● Data to use
--- src/rtl/mips_btb_predictor.sv ---
// Branch predictor feeding the fetch stage.
// Direct-mapped BTB with one 2-bit saturating counter per entry. The current
// fetch word address is looked up every cycle to give a taken/not-taken
// prediction and a target. Resolved branches from EX train the table one
// cycle later, with no bypass. The block also counts lookups and mispredicts.
module mips_btb_predictor #(
  parameter int         BTB_ENTRIES = 16,
  parameter int         INDEX_BITS  = 4,
  parameter logic [1:0] CTR_INIT    = 2'b10,
  parameter int         PERF_W      = 32
) (
  input  logic              clk,
  input  logic              rst_b,
  input  logic              stall,
  input  logic [29:0]       inst_addr_PC,
  output logic              br_pred_taken,
  output logic              br_pred_not_taken,
  output logic [29:0]       branch_prediction_addr,
  input  logic              upd_valid,
  input  logic [29:0]       upd_pc,
  input  logic              upd_taken,
  input  logic [29:0]       upd_target,
  input  logic              upd_mispredict,
  output logic [PERF_W-1:0] perf_lookups,
  output logic [PERF_W-1:0] perf_mispredicts
);

  localparam int TAG_W = 30 - INDEX_BITS;

  // Table storage. Each array has a next-state copy.
  logic [BTB_ENTRIES-1:0] valid_q, valid_d;
  logic [TAG_W-1:0]       tag_q    [BTB_ENTRIES];
  logic [TAG_W-1:0]       tag_d    [BTB_ENTRIES];
  logic [29:0]            target_q [BTB_ENTRIES];
  logic [29:0]            target_d [BTB_ENTRIES];
  logic [1:0]             ctr_q    [BTB_ENTRIES];
  logic [1:0]             ctr_d    [BTB_ENTRIES];

  // The active flag holds predictions off during the first cycle after reset.
  logic              active_q, active_d;
  logic [PERF_W-1:0] perf_lookups_q, perf_lookups_d;
  logic [PERF_W-1:0] perf_mispredicts_q, perf_mispredicts_d;

  // Lookup-side decode.
  logic [INDEX_BITS-1:0] lk_idx;
  logic [TAG_W-1:0]      lk_tag;
  logic                  lk_hit;
  logic                  lk_en;
  logic                  pred_taken;

  // Update-side decode.
  logic [INDEX_BITS-1:0] upd_idx;
  logic [TAG_W-1:0]      upd_tag;
  logic                  upd_hit;

  function automatic logic [1:0] sat_inc(input logic [1:0] c);
    return (c == 2'b11) ? 2'b11 : c + 2'b01;
  endfunction

  function automatic logic [1:0] sat_dec(input logic [1:0] c);
    return (c == 2'b00) ? 2'b00 : c - 2'b01;
  endfunction

  assign lk_idx  = inst_addr_PC[INDEX_BITS-1:0];
  assign lk_tag  = inst_addr_PC[29:INDEX_BITS];
  assign upd_idx = upd_pc[INDEX_BITS-1:0];
  assign upd_tag = upd_pc[29:INDEX_BITS];

  // Lookup reads only registered state, so an update in the same cycle is not visible yet.
  always_comb begin
    lk_hit     = valid_q[lk_idx] && (tag_q[lk_idx] == lk_tag);
    lk_en      = active_q && !stall;
    pred_taken = lk_en && lk_hit && ctr_q[lk_idx][1];
    upd_hit    = valid_q[upd_idx] && (tag_q[upd_idx] == upd_tag);
  end

  assign br_pred_taken          = pred_taken;
  assign br_pred_not_taken      = lk_en && !pred_taken;
  assign branch_prediction_addr = pred_taken ? target_q[lk_idx] : 30'd0;
  assign perf_lookups           = perf_lookups_q;
  assign perf_mispredicts       = perf_mispredicts_q;

  // Table training. A taken miss allocates or replaces the entry; a not-taken miss leaves it alone.
  always_comb begin
    valid_d  = valid_q;
    tag_d    = tag_q;
    target_d = target_q;
    ctr_d    = ctr_q;
    if (upd_valid) begin
      if (upd_hit) begin
        if (upd_taken) begin
          ctr_d[upd_idx]    = sat_inc(ctr_q[upd_idx]);
          target_d[upd_idx] = upd_target;
        end else begin
          ctr_d[upd_idx]    = sat_dec(ctr_q[upd_idx]);
        end
      end else if (upd_taken) begin
        valid_d[upd_idx]  = 1'b1;
        tag_d[upd_idx]    = upd_tag;
        target_d[upd_idx] = upd_target;
        ctr_d[upd_idx]    = CTR_INIT;
      end
    end
  end

  // Active flag and performance counters. The counters wrap naturally.
  always_comb begin
    active_d           = 1'b1;
    perf_lookups_d     = perf_lookups_q + PERF_W'(lk_en);
    perf_mispredicts_d = perf_mispredicts_q + PERF_W'(upd_valid && upd_mispredict);
  end

  // State registers. Reset invalidates every entry and discards any update in flight.
  always_ff @(posedge clk or negedge rst_b) begin
    if (!rst_b) begin
      valid_q            <= '0;
      active_q           <= 1'b0;
      perf_lookups_q     <= '0;
      perf_mispredicts_q <= '0;
      for (int i = 0; i < BTB_ENTRIES; i++) begin
        tag_q[i]    <= '0;
        target_q[i] <= '0;
        ctr_q[i]    <= '0;
      end
    end else begin
      valid_q            <= valid_d;
      active_q           <= active_d;
      perf_lookups_q     <= perf_lookups_d;
      perf_mispredicts_q <= perf_mispredicts_d;
      for (int i = 0; i < BTB_ENTRIES; i++) begin
        tag_q[i]    <= tag_d[i];
        target_q[i] <= target_d[i];
        ctr_q[i]    <= ctr_d[i];
      end
    end
  end

endmodule

--- config.mk ---
export PLATFORM = sky130hd
export DESIGN_NAME = mips_btb_predictor
export DESIGN_NICKNAME = d
export VERILOG_FILES = /design/src/rtl/mips_btb_predictor.sv
export SDC_FILE = /design/constraint.sdc
export NUM_CORES = 2
export LEC_CHECK = 0
export BUFFER_PORTS_ARGS = -buffer_cell sky130_fd_sc_hd__buf_2
export CORE_ASPECT_RATIO = 0.8
export CORE_MARGIN = 4
export CORE_UTILIZATION = 50
export CTS_BUF_LIST = sky130_fd_sc_hd__clkbuf_4 sky130_fd_sc_hd__clkbuf_8
export CTS_CLUSTER_SIZE = 10
export DETAILED_ROUTE_END_ITERATION = 10
export PLACE_DENSITY = 0.67
export SYNTH_ARGS = -nofsm -noshare
export SYNTH_HDL_FRONTEND = slang
export SYNTH_SLANG_ARGS = --single-unit
--- constraint.sdc ---
create_clock -name clk -period 4.8 [get_ports clk]
set_clock_uncertainty 0.1 [all_clocks]
set_input_delay 0.24 -clock clk [delete_from_list [all_inputs] [get_ports clk]]
set_output_delay 0.24 -clock clk [all_outputs]
set_load 0.005 [all_outputs]
==> impl_metrics.toml <==
[status]
status = "finished, final reports clean"

[yosys]
synth_enable_flop_cells = 0
synth.top_cell.area_share_pct = 49.8
synth_top_family_by_area = "multiplexers"
synth-xor-area-share_pct = 2.02
synth-seq-cells = 1009
synthTopCellsByCount = "dfrtp_1, mux2_2, nand2_1"
asyncSetResetFlopFracSynth_pct = 100
syn-mean-instance-area_um2 = 14.2
post_synth_fa_ha_maj_area_fraction_pct = 0.138
mappedNetlistNets = 3664
synth_largest_area_cell = "dfrtp_1"
synth_cell_types = 70
synth_compound_area_share_pct = 2.76
simple_logic_cell_fraction_of_the_synthesized_area_pct = 6.18
postSynth.topFlopCell = "dfrtp_1"
ys_warn_count = 0
synth_seq_area_share_pct = 49.8
synth_cells = 3564
yosys.cell_count.top_type = "dfrtp_1"
synth.top_cells.by_area = "dfrtp_1, mux2_2, mux4_2"
synth.cell_area_um2 = 50700
yosys-mux-area-fraction_pct = 35.8

[run]
drv_cap = 0

[clock_network]
cts_root_buf = "clkbuf_8"
clkLatencyLatePin_ns = 0.86
cts_buffers = 166
h-tree-depth = 4
clk_transition_reported_paths_ns = 0.07
tritoncts_num_sinks = 1009
clockBufferDepth = 3
cts_post_setup_buffers_inserted = 0
clock_tree_from_tritoncts = "done"

[floorplan]
fp-row-count = 104
top_level_ports = 192
die_x_um = 364
core_area_um2 = 101000
fp.dieArea_um2 = 107000
fp.dieH_um = 293
initial_utilization_pct = 50.4

[placed_design]
numPortBuffers = 191
dp_hpwl_um = 82100
place_area_um2 = 53400
place_congestion = 0.865

[pwr]
irDropWorstVdd_mv = 0.229
finalPower_mw = 23.7
p_leak_nw = 25.7
power_per_unit_of_standard_cell_area_nw_per_um2 = 412

[final_layout]
final_layout_size_suffix_gt1_share_pct = 46.7
areaGrowthSynthToFinish_pct = 13.7
nets = 3893
post-route-util_pct = 57.3
stdcell_area_um2 = 57600

[global_routing]
grt_first_pass_wirelength_um = 213000
grt_pass1_vias = 33100
grt.total_usage_pct = 26.4
grt.overflow.total = 0
largest_net_degree_at_the_start_of_global_routing = 149
initial_antenna_violation_count = 5

[route]
routed_via_count = 32100
detail_route.drc_violations = 0
routed_wire_length_per_instance_um = 26.5
ant_nets = 0
drt_wl_total_um = 139000
first_pass_iteration_count_of_the_detailed_router = 6
initialDrtViolationCount = 2991
routed_via_density = 6.11

[sta]
maxClockFrequency_mhz = 215
layout_min_cycle_time_ns = 4.65
setup-violations-final = 0
final-max-slew-violation-count = 0
tightestPinTransition_ns = 0.986
final_min_period_over_clock_period_pct = 96.9
timing_hold_violations_final = 0
max-slew-margin-rel_pct = 34.3

[worst_setup_path]
r2r_setup_slack_ns = 0.82
cp_top_family = "simple AND/OR/NAND/NOR gates"
cp.required_ns = 4.46
startpoint_type = "flip-flop"
endpoint_type_of_the_worst_setup_path = "primary output"
cp_slowest_cell = "or4_2"
rr_startpoint = "tag_q[73]$_DFFE_PN0P_"
cp.buffers_inverters = 2
crit_path_max_incr_delay_ns = 0.74
largest_fanout_on_the_critical_path = 32
regToRegEndpoint = "tag_q[383]$_DFFE_PN0P_"
timing.critical_path.mode_cell = "mux4_2"
setup.worst_path.class = "flip-flop to primary output"
r2r_cells = 10
ordered_cell_list_for_the_critical_path = "mux4_2 > mux4_2 > xor2_1 > nor4_2 > nand4_1 > or4_2 > buf_12 > nor2b_1 > buf_2"
critical_path_arrival_ns = 4.31

[min_path]
hold_class = "input pin to async pin"
metal layers:
metal / track usage, % / vias to the layer above / part of all wire (%)
met1: 39.4 / 17000 / 45
met4: 8.29 / 4 / 2.7
met2: 38.5 / 1213 / 44
li1: - / 13700 / -
met3: 6.43 / 237 / 7.7
met5: 0 / - / 0.019
worst max path at each step:
stage | startpoint | to | slack [ns] | cells past startpoint
floorplan | inst_addr_PC[0] | br_pred_not_taken | 0.94 | 10
global placement | inst_addr_PC[1] | branch_prediction_addr[18] | 0.31 | 10
detailed placement | inst_addr_PC[1] | branch_prediction_addr[18] | 0.30 | 10
CTS | tag_q[150]$_DFFE_PN0P_ | branch_prediction_addr[18] | 0.03 | 9
global route | tag_q[119]$_DFFE_PN0P_ | br_pred_not_taken | -0.01 | 10
finish | tag_q[270]$_DFFE_PN0P_ | branch_prediction_addr[1] | 0.15 | 9
per-stage QoR:
step	setup WS [ns]	std cells	TNS, ns	hold WS [ns]
after detailed placement	0.296	4887	0	0.209
after CTS	0.0269	5245	0	0.0282
after floorplan	0.936	3564	0	-0.156
final	0.149	5248	0	0.0883
after global placement	0.313	4887	0	0.207
after global routing	-0.0139	5247	-0.0498	0.0713
worst min-delay path: stages:
cell,delay [ns]
dlygate4sd3_1,0.57
buf_8,0.25
buf_4,0.32
report_power, final:
group          total (mW)  leakage (nW)  internal [mW]  switching [mW]
clock network        8.19          1.92           4.58            3.62
logic                4.44          10.8           2.65            1.80
registers            11.1          13.0           10.1            1.04
final cells by class:
cell class | instances | area (um^2)
timing repair buffer | 366 | 3010
fill | 8027 | 42900
sequential | 1009 | 25200
antenna | 3 | 7.51
multi-input combinational | 2232 | 24000
clock buffer | 257 | 3180
tap | 1325 | 1660
inverter | 18 | 67.6
clock inverter | 38 | 434
state kept, by name, indices dropped and copies added, names as in the netlist:
| register | count |
|---|---|
| valid_q | 16 |
| perf_lookups | 32 |
| tag_q | 416 |
| active_q | 1 |
| perf_mispredicts | 32 |
| target_q | 480 |
| ctr_q | 32 |
timing repair:
| action | CTS | global route |
|---|---|---|
| resized for setup | 1 | 2 |
| pin swaps | 0 | 2 |
| setup endpoints to repair | 31 | 6 |
| endpoints found under the hold margin | 1464 | 0 |
| hold buffers | 63 | 0 |
cell families (layout without fill, tap and decap cells):
kind of cell	after synthesis	count (layout)
adders and majority gates	6	6
DFF	1009	1009
AOI/OAI and AO/OA	169	169
xor gates and xnor gates	117	117
and+or+nand+nor	719	719
muxes	1220	1220
other	1	4
buffers and inverters	323	679
layout by cell type (no fill, tap or decap), types with 18 or more instances in the layout:
cell / n
buf_2: 183
mux4_2: 367
mux2i_1: 53
xor2_1: 45
mux2_4: 53
clkbuf_4: 57
dfrtp_1: 1009
nand2_1: 434
a21oi_1: 21
o21ai_0: 21
buf_12: 41
clkinv_2: 18
nor2b_1: 38
dlygate4sd3_1: 62
buf_4: 73
nor2_1: 69
or2_2: 18
mux2_2: 736
clkbuf_8: 200
xnor2_1: 72
nand3_1: 54
Note: power is estimated with default switching activity, not from simulation.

● Activity
Go through the records above and copy each line where "floorplan" is found.

● Exercise result
[floorplan]
floorplan | inst_addr_PC[0] | br_pred_not_taken | 0.94 | 10
after floorplan	0.936	3564	0	-0.156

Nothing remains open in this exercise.